Thumb times a great notion
I've been fooling around this afternoon with Telecom's new T-Stick, an 8cm long 3G cellular broadband modem that looks like a fat thumb drive and plugs into your laptop's USB port. (It's official name is the Sierra 597 Wireless Compass USB Card; as a useful bonus, it'll also work as a straight 1GB memory stick.) All necessary driver and connection software is on the T-Stick and self-installs within a couple of minutes. Literally, all you have to do is jam the thing into the side of your notebook and wait. A simple software screen lets you connect or disconnect with a click.

Download
The T-Stick's rated download speed is 800Kbit/s*, and using the broadband speed test on Consumer's website I repeatedly clocked around 660Kbit/s. That's pretty good, at least in terms of doing what it says on the packet (rated download speeds are usually fanciful maximums, usually only achievable at an off-peak time, with still weather, while standing directly underneath a transmission tower during the right stage of the lunar cycle).

660Kbit/s is still pretty modest next to my DSL account however, which, despite me living in a street serviced by crummy landlines, usually hits over 3Mbit/s. Yet it was still reasonably snappy for web-surfing, and played YouTube videos smoothly. Unless you want to chug down major chunks of data, or do something interactive like online gaming, the speed's fine for most mobile use.
Upload
With upload speed, I topped out at 511Kbit/s - interestingly, well above Telecom's rated 300Kbit/s. Bear in mind that any kind of broadband speed testing is something of a dark art. Your experience will depend on how close you are to the nearest 3G-capable cell tower, the weather, and how busy the network. But again, it's good to see a telco being conservative and realistic in its product rating.
Payload
The T-Stick costs $49 if you sign-up for a two-year, 1GB a month data plan, you pay $1 a day for your first six months, and for the remaining 18 months you pay $56 a month. A no-term 1GB plan costs $67 a month from the get-go (see the official guff, plus a 3G coverage map, here).

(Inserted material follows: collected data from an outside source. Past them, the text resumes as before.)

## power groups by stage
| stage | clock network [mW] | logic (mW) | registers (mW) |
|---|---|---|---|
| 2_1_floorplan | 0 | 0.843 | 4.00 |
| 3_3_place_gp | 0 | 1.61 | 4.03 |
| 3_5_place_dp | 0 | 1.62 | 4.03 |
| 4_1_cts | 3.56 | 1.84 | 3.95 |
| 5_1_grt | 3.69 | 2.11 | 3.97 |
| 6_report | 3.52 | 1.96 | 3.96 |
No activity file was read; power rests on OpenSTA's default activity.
<file path="config.mk">
export PLATFORM = sky130hd
export DESIGN_NAME = cfg_fwd_bridge
export DESIGN_NICKNAME = d
export VERILOG_FILES = /design/src/rtl/cfg_fwd_pkg.sv /design/src/rtl/cfg_bus_regs.sv /design/src/rtl/cfg_route_dec.sv /design/src/rtl/cfg_addr_xlate.sv /design/src/rtl/cfg_fwd_bridge.sv
export SDC_FILE = /design/constraint.sdc
export NUM_CORES = 1
export LEC_CHECK = 0
export ABC_AREA = 0
export BUFFER_PORTS_ARGS = -buffer_cell sky130_fd_sc_hd__buf_2
export CORE_ASPECT_RATIO = 0.75
export CORE_MARGIN = 3
export CORE_UTILIZATION = 30
export DETAILED_ROUTE_END_ITERATION = 10
export PLACE_DENSITY = 0.52
export RECOVER_POWER = 50
export SYNTH_ARGS = -nofsm -noshare
export SYNTH_HDL_FRONTEND = slang
export SYNTH_SLANG_ARGS = --single-unit
</file>
<file path="constraint.sdc">
create_clock -name clk -period 2.4 [get_ports clk]
set_input_delay 0.12 -clock clk [delete_from_list [all_inputs] [get_ports clk]]
set_output_delay 0.12 -clock clk [all_outputs]
set_load 0.01 [all_outputs]
</file>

Vodafone's equivalent product - the Vodem - which more or less shares all the strengths and weaknesses of the T-Stick - is cheaper to run, and free if you sign on to a $49-a-month two-year term contract with a 1GB cap. But if you opt for the freedom of a no-term 1GB plan, your Vodem will set you back a steep $299 (see all Vodem plans here).
Stuck with the Stick
As with the 3G iPhone, the two-year contract thing gives me the heebie-jeebies. In the iPhone's case, Apple will doubtless have better models out within six months, or a year max. The T-stick will also get outmoded, fast (which is maybe why it was launched, almost completely un-noticed, smack in the middle of Vodafone's iPhone blitz). It runs on Telecom's CDMA 1x-based "EV-DO rev a" network, which has now entered a sunset phase. It'll still be around for another couple of years, but investment and upgrades will be focussed on Telecom's new GSM network, which will go live in November (and run in parallel with the old network). For similar reasons, I'm not a fan of notebooks with built-in 3G cellular radios, from either Vodafone or Telecom. Cellular wireless is a very fast moving area. Look for both carriers to have mobile data networks that rival DSL speed within a couple of years.
(*A quick note on notation: 1000Kbit/s - Kilobits per second - equals 1Mbit - megabit per second. To confuse things - this is the IT industry, after all - modem speed is also measured in kilobytes - KByte/s - per second. There are 8 bits to a byte, so 1000Kbit/s equals 125Kbyte/s. Telecom hashes things in its T-stick press release, which claims the Stick can pull 800KByte/s).